The study in question was done by an Associate Professor at Vermont Law School, who doesn't care much for nuclear energy, acknowledging that he sometimes blurs ..."the line more than most; some of it is considered “research,” some is considered “advocacy and service.” From the abstract of his study:
"It estimates that wind farms are responsible for roughly 0.27 avian fatalities per gigawatt-hour (GWh) of electricity while nuclear power plants involve 0.6 fatalities per GWh and fossil-fueled power stations are responsible for about 9.4 fatalities per GWh. Within the uncertainties of the data used, the estimate means that wind farm-related avian fatalities equated to approximately 46,000 birds in the United States in 2009, but nuclear power plants killed about 460,000 and fossil-fueled power plants 24 million."

Although the study concluded that nuclear would kill 50 times fewer birds than fossil fueled power plants, it was the claim that nuclear power plants kill more birds per kWh than wind that is being used as a weapon in articles and comment fields to attack nuclear energy. Even if the conclusions were valid (and they aren't), the study still suggested that nuclear is 50 times better than fossil fuels when it comes to bird deaths.

Attacking nuclear energy does not promote wind and solar for the following reasons:

  1. Nuclear, being baseload, does not compete with wind and solar photovoltaic, which, because of their intermittent nature, can only be used to reduce the fuel bills of natural gas or diesel peaking and load following power plants which can vary power output to match the fluctuations from wind and solar.
  2. The latest National Renewable Energy Lab study found that renewables can only provide maybe a third of our total energy needs, making nuclear the only low carbon technology available to help replace the reaming 2/3 of our energy needs. If we are going to replace fossil fuels, we will need both renewables and nuclear.

This same paper also summarized:

"... the wildlife benefits from a 580-MW wind farm at Altamont Pass in California, a facility that some have criticized for its impact on wildlife."

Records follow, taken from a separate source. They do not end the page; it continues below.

$ cat src/rtl/sma_pkg.sv
// sma_pkg: shared types, field widths and codes of the size-matched storage allocator
// used by sma_csr, sma_cell and size_matched_storage_allocator
package sma_pkg;

   localparam int DEV_W      = 4;
   localparam int COLOR_W    = 4;
   localparam int COUNT_W    = 32;
   localparam int BYTES_W    = 34;
   localparam int SHIFT_W    = 3;
   localparam int HI_W       = BYTES_W + (2 ** SHIFT_W) - 1;
   localparam int STAMP_W    = 32;
   localparam int ID_W       = 6;
   localparam int STATUS_W   = 3;
   localparam int TOTAL_W    = 48;
   localparam int ADDR_W     = 4;
   localparam int DATA_W     = 32;

   localparam logic [TOTAL_W-1:0] TOTAL_MAX = {TOTAL_W{1'b1}};

   localparam int DEF_ENTRY_COUNT  = 64;
   localparam int DEF_DEVICE_COUNT = 16;
   localparam int DEF_COLOR_COUNT  = 16;

   // register indexes
   localparam logic [1:0] REG_REUSE_EN = 2'd0;
   localparam logic [1:0] REG_SHIFT    = 2'd1;
   localparam logic [1:0] REG_COLOR_EN = 2'd2;

   localparam logic               RST_REUSE_EN = 1'b1;
   localparam logic [SHIFT_W-1:0] RST_SHIFT    = 3'd4;
   localparam logic               RST_COLOR_EN = 1'b0;

   // result status codes
   localparam logic [STATUS_W-1:0] ST_REUSED   = 3'd0;
   localparam logic [STATUS_W-1:0] ST_NEW      = 3'd1;
   localparam logic [STATUS_W-1:0] ST_SCALAR   = 3'd2;
   localparam logic [STATUS_W-1:0] ST_EXTERNAL = 3'd3;
   localparam logic [STATUS_W-1:0] ST_FULL     = 3'd4;
   localparam logic [STATUS_W-1:0] ST_BAD_REL  = 3'd5;

   // entry update kinds
   localparam logic [1:0] CMD_NONE    = 2'd0;
   localparam logic [1:0] CMD_NEW     = 2'd1;
   localparam logic [1:0] CMD_REUSE   = 2'd2;
   localparam logic [1:0] CMD_RELEASE = 2'd3;

   typedef struct packed {
      logic [BYTES_W-1:0] size;
      logic [HI_W-1:0]    hi;
      logic [BYTES_W-1:0] lo;
      logic [DEV_W-1:0]   dev;
      logic [COLOR_W-1:0] color;
      logic               color_en;
      logic [STAMP_W-1:0] stamp;
   } sma_query_type;

   typedef struct packed {
      logic               up_valid;
      logic [BYTES_W-1:0] up_bytes;
      logic [STAMP_W-1:0] up_age;
      logic               dn_valid;
      logic [BYTES_W-1:0] dn_bytes;
      logic [STAMP_W-1:0] dn_age;
   } sma_token_type;

   typedef struct packed {
      logic [1:0]         kind;
      logic [DEV_W-1:0]   dev;
      logic [BYTES_W-1:0] bytes;
      logic [COLOR_W-1:0] color;
      logic [STAMP_W-1:0] stamp;
   } sma_cmd_type;

endpackage
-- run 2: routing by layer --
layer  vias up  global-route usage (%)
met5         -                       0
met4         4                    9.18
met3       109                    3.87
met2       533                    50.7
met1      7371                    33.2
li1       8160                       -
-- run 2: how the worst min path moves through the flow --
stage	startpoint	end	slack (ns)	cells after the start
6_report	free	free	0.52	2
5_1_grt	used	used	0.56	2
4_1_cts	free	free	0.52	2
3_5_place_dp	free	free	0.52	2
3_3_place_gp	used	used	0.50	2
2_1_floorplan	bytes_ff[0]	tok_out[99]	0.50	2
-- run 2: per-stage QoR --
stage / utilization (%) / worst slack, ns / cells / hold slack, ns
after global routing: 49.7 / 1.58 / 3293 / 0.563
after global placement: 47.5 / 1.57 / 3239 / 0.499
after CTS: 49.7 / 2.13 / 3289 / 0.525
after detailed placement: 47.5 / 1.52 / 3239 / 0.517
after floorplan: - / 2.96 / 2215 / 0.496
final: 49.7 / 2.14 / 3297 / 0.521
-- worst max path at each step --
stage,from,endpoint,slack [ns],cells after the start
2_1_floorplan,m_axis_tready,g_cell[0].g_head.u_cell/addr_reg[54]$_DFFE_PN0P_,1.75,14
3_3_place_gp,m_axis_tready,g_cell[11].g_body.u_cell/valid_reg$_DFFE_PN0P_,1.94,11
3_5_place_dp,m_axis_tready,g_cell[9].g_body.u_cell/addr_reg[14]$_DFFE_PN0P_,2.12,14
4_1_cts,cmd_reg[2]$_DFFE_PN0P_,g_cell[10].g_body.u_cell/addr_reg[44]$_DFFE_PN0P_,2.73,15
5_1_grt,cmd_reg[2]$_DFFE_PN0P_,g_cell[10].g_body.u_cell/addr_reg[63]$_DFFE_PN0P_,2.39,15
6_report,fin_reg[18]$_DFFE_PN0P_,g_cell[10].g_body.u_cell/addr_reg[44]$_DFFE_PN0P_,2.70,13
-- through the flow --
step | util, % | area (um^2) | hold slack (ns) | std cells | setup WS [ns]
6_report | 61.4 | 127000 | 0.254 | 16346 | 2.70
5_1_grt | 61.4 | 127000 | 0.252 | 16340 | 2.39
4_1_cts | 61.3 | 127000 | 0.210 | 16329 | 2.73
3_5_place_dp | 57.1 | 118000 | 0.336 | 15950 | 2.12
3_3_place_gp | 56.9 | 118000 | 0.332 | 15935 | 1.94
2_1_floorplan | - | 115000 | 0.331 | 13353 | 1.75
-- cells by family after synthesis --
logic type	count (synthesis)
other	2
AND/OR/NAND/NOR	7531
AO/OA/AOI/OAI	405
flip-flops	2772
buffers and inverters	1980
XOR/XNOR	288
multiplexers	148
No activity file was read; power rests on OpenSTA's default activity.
File: config.mk
export PLATFORM = sky130hd
export DESIGN_NAME = sawlc_ram
export DESIGN_NICKNAME = d
export VERILOG_FILES = /design/src/sv/sawlc_ram.sv
export SDC_FILE = /design/constraint.sdc
export NUM_CORES = 2
export LEC_CHECK = 0
export ABC_CLOCK_PERIOD_IN_PS = 3750
export BUFFER_PORTS_ARGS = -buffer_cell sky130_fd_sc_hd__buf_4
export CAP_MARGIN = 40
export CORE_ASPECT_RATIO = 0.7
export CORE_MARGIN = 1
export CORE_UTILIZATION = 44
export CTS_CLUSTER_SIZE = 25
export DETAILED_ROUTE_END_ITERATION = 10
export GPL_TIMING_DRIVEN = 0
export PLACE_DENSITY = 0.7
export SLEW_MARGIN = 20
export SYNTH_ARGS = -nofsm -noshare
export SYNTH_HDL_FRONTEND = slang
export SYNTH_SLANG_ARGS = --single-unit
File: constraint.sdc
create_clock -name i_clk -period 3.75 [get_ports i_clk]
set_input_delay 0.5625 -clock i_clk [delete_from_list [all_inputs] [get_ports i_clk]]
set_output_delay 0.5625 -clock i_clk [all_outputs]
set_load 0.05 [all_outputs]
File: src/sv/sawlc_ram.sv
// Generic simple dual-port RAM with registered read.
`default_nettype none
module sawlc_ram #(
    parameter int WIDTH = 8,
    parameter int DEPTH = 256
) (
    input  wire logic                     i_clk,
    input  wire logic                     i_we,
    input  wire logic [$clog2(DEPTH)-1:0] i_waddr,
    input  wire logic [WIDTH-1:0]         i_wdata,
    input  wire logic                     i_re,
    input  wire logic [$clog2(DEPTH)-1:0] i_raddr,
    output logic      [WIDTH-1:0]         o_rdata
);
    logic [WIDTH-1:0] r_mem [DEPTH];

    always_ff @(posedge i_clk) begin
        if (i_we) begin
            r_mem[i_waddr] <= i_wdata;
        end
        if (i_re) begin
            o_rdata <= r_mem[i_raddr];
        end
    end
endmodule
`default_nettype wire

---- After elaboration in Yosys (flattened, before gate mapping) ----
Memory sizes are Yosys's and may differ from the RTL's. A register that Yosys moved wholly into a read port is not among the register bits.
Index checks and enable logic that the tools add are counted.
word-level totals
  flip-flop bits (word level) ............. 0
  RAM bits ................................ 2,048
  input bits .............................. 27
  word-level logic and storage cells ...... 3
  memories kept ........................... 1
memory list
  memory  depth  width  rd ports  clocked after memory_dff  wr ports  line  source
  r_mem   256    8      1         1                         1         15    logic [WIDTH-1:0] r_mem [DEPTH];
operators by class
  mux-type cells .......................... 2
operator list
  kind    count
  $mux 1  2

---- Longest topological paths before layout ----
  depth in word-level cells ............... 2
  depth in mapped cells ................... 11
  depth with buffers taken out ............ 6

---- Worst setup path after synthesis ----
No wires, ideal clock.
  path type ............................... input port to flip-flop
  start point ............................. input i_raddr[0]
  end point ............................... register o_rdata[2], read port of r_mem, data pin
  data arrival time ....................... 2,370 ps
  setup slack ............................. 1,111 ps
  cell stages on the path ................. 9
  path buffers ............................ 4
  cell sequence ........................... buf_6 buf_12 buf_8 buf_2 mux4_2 a22oi_1 a21oi_1 nor4_1 nor4_2
RTL lines
  item             line  source
  start, declared  12    input wire logic [$clog2(DEPTH)-1:0] i_raddr,
  end, declared    13    output logic [WIDTH-1:0] o_rdata

==> summary.json <==
{
  "worstPathRequired_ps": 4310,
  "report.final.hold_viol_count": 0,
  "data_arrival_time_at_the_worst_slack_endpoint_ps": 4580,
  "syn2layout_area_growth_pct": 14.2,
  "num-fill-cells": 14000,
  "ioPinCount": 35,
  "final_layout_size_suffix_gt1_share_pct": 25.3,
  "postSynthRegisterBits": 2056,
  "yosys.area.top_type_share_pct": 77.5,
  "min_path_type": "in2reg",
  "yosys.area_share.simple_pct": 2.63,
  "clock.fmax_mhz": 248,
  "finish.net_count": 4153,
  "finClkSkew_ps": 34.2,
  "clockBufferDepth": 3,
  "syn-cell-area_sq_mm": 0.0796,
  "clock_latency_ps": 820,
  "core_area_sq_mm": 0.180,
  "yosys.area_share.adder_pct": 0,
  "power-per-cell-area_mw_per_mm2": 517,
  "cts.repair_timing.setup_buffer_count": 0,
  "vias_per_cell": 6.56,
  "grt_pass1_vias": 41100,
  "setup_repair_after_global_routing_missed_its_margin": "no",
  "end_kind": "flip-flop",
  "setup_ws_ps": -275,
  "grt_first_pass_wirelength_microns": 329000,
  "vias": 43700,
  "drc_violations": 0,
  "floorplan.rows": 130,
  "post_drt_wl_per_cell_microns": 36.2,
  "dr.first_iter.drc_count": 8606,
  "final_cell_mix": "2056 x edfxtp_1, 454 x mux4_2, 275 x nor2_1",
  "crit_fanout": 10,
  "ys_async_sr_fraction_pct": 0,
  "cts.htree.levels": 4,
  "combinationalPowerShare_pct": 6.1,
  "net_count_after_synthesis": 3760,
  "root_buffer": "clkbuf_16",
  "area_enclosed_by_the_die_boundary_sq_mm": 0.183,
  "power_frac_seq_pct": 54.0,
  "antenna_violations_before_repair": 16,
  "finalMaxSlewViolations": 0,
  "setup.worst_path.class": "in2reg",
  "tritoncts": "yes",
  "synth_compound_area_share_pct": 3.42,
  "crit_path_start_kind": "input port",
  "detailedPlacementHpwl_microns": 165000,
  "max-cap-violations": 0,
  "clk_transition_reported_paths_ps": 70,
  "synth_area_per_cell_sq_um": 21.3,
  "shortest_clock_period_the_worst_path_allows_after_layout_ps": 4030,
  "postSynth.topFlopCell": "edfxtp_1",
  "synth_top_cell_by_area": "edfxtp_1",
  "number_of_cells_produced_by_synthesis": 3733,
  "antenna_violating_nets_post_route": 0,
  "total_power_uw": 47000,
  "numCtsBuffers": 177,
  "portBuffers": 27,
  "wirelength_microns": 241000,
  "grt_overflow": 0,
  "edff_count_synth": 2056,
  "grt.total_usage_pct": 26.3,
  "pint_uw": 36500,
  "p_sw_share_pct": 22.2,
  "first_pass_iters": 6,
  "failed_checks": "setup timing",
  "timing.final.crit_share_pct": 107,
  "yosysWarningCount": 0,
  "fin_hold_ws_ps": 97.4,
  "post_synth_num_cell_types": 54,
  "main_combinational_cell_family_by_area_after_synthesis": "multiplexers",
  "dpl-instance-area_sq_mm": 0.0846,
  "floorplan.die.height_microns": 358,
  "report.final.setup_viol": 4,
  "biggest_area_contributors_in_the_synthesized_netlist": "edfxtp_1 78%, mux4_2 13%, mux2i_1 1.7%",
  "clock_sinks": 2056,
  "largest_net_degree_at_the_start_of_global_routing": 137,
  "seq_area_frac_synth_pct": 77.5,
  "p_leak_uw": 0.0283,
  "final_common_cell": "edfxtp_1",
  "start_util_pct": 44.3,
  "die_width_microns": 510,
  "synthMuxAreaShare_pct": 14.6,
  "outcome": "finished, violations left",
  "finalWeightedCongestion": 0.977,
  "tightestPinTransition_ps": 1130,
  "postLayoutCellArea_sq_mm": 0.0909,
  "maxSlewHeadroom_pct": 24.0,
  "power_switching_uw": 10400,
  "post_synth_xor_area_fraction_pct": 0,
  "vdd_drop_max_v": 0.000515,
  "clockPowerShare_pct": 39.9
}
-- worst max-delay path: stages --
cell	delay (ps)
buf_2	210
buf_4	400
buf_2	490
clkbuf_2	590
mux4_2	390
a22oi_1	200
a21oi_1	220
nor4_1	990
nor4_1	140
clkdlybuf4s15_2	310
-- cell type report --
type	instances	area, sq um	share of cell area [%]
clock buffers	215	4610	5.07
multi-input cells	1442	16500	18.2
flip-flops and latches	2056	61700	67.9
plain buffers	233	1500	1.65
diodes	10	25.0	0.0275
clock inverters	114	1170	1.29
well taps	2376	2970	3.27
inverters	2	7.51	0.00826
repair buffers	214	2370	2.61
-- kinds of logic (layout without fill, tap and decap cells) --
| group | count (synthesis) | in the layout |
|---|---|---|
| multiplexers | 591 | 591 |
| buffers and inverters | 235 | 778 |
| AND/OR/NAND/NOR | 466 | 466 |
| AO/OA/AOI/OAI | 385 | 385 |
| other | 0 | 10 |
| flip-flops | 2056 | 2056 |
-- routing by layer --
layer  share of wire (%)  vias up  track usage, %
met5               0.024        -               0
met4                 3.7        8            9.09
met3                  17      501            11.3
met2                  41     3750            35.6
met1                  38    22900            37.9
li1                    -    16500               -
-- stage by stage --
stage	setup slack [ps]	setup TNS, ps	util (%)	std cells
2_1_floorplan	1110	0	-	3733
3_3_place_gp	-2260	-121180	46.1	6136
3_5_place_dp	-1030	-6970	47.1	6257
4_1_cts	3.72	0	50.3	6588
5_1_grt	5.19	0	50.6	6654
6_report	-275	-549	50.6	6662
-- power groups by stage --
stage / combinational [uW] / sequential, uW / clock [uW]
floorplan: 1230 / 25900 / 0
global placement: 2560 / 25900 / 0
detailed placement: 2750 / 25900 / 0
CTS: 2760 / 25400 / 18700
global route: 2900 / 25300 / 19600
finish: 2860 / 25400 / 18800
-- sequential cells by signal, summed over array words and instances (netlist names) --
register	cells
o_rdata	8
r_mem	2048
-- synth_stat cells, drive strengths merged, types with 2 or more instances --
cell and number:
a2111oi 5, a211oi 16, a21oi 96, a221oi 14, a22o 8, a22oi 133
a311oi 2, a31oi 2, and2 6, and3b 2, buf 122, clkbuf 111
edfxtp 2056, mux2i 134, mux4 456, nand2 33, nand2b 8, nand3 34
nand3b 2, nand4 10, nor2 282, nor2b 31, nor3 22, nor4 27
o211ai 10, o21ai 12, o221ai 47, o22a 5, o22ai 28, o32ai 5
or2 4
-- what timing repair did --
item | CTS | global route
pin swaps | 0 | 0
setup endpoints to repair | 5 | 5
hold endpoints to repair | 21 | 0
hold buffers | 2 | 0
resized for setup | 7 | 6
-- final timing paths --
kind | startpoint | end | slack [ps] | cells past startpoint
worst max register to register | r_mem[210][4] | o_rdata[4] | 680 | 6
worst max-delay path | i_raddr[1] | o_rdata[4] | -280 | 10
worst min-delay path | i_wdata[0] | r_mem[75][0] | 100 | 1
worst min register to register | r_mem[39][6] | o_rdata[6] | 1180 | 5
Power figures use the tool's default switching activity.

Some have criticized? Considering that an estimated 1300 raptors (among them 70 golden eagles) are killed annually at the Altamont Pass wind farm, one can certainly hypothesize that the population of common ground squirrels that they prey upon are doing very well (sarcasm alert).

Some findings of the above reviews (here and here) follow:

A claim that the abandoned Berkeley uranium pit mine kills 300 snow geese per year turns out not to be true, and to make matters worse, it was a copper mine, not a uranium mine. Note that because wind farms tend to be located further from the cities that use their power, they consume far more copper in the form of power lines than nuclear power, which could also be used in many instances to replace coal power plants in existing coal power plant locations, requiring no new power lines.

A grossly exaggerated estimate of birds killed when colliding with smokestacks during nightly migrations at a nuclear power plant turned out to be smokestacks used by a coal fired power plant which was co-located with a low-profile nuclear power plant that does not use the smokestacks or nearby cooling tower. And to make matters worse, lights were installed on those coal plant towers which ended the bird strikes.

The rest of his data linking bird strikes with nuclear power plant cooling towers shows that they kill ten times fewer birds than his wind estimates.

Also, his wind bird kill numbers were about five times too low, making wind 15 times worse than nuclear, and if you include bats, wind kills 20 times more flying vertebrates than nuclear.

Had the author included all of the mining that supports wind power and bird kills from all of the extra power lines needed by wind, nuclear would have looked even better in comparison.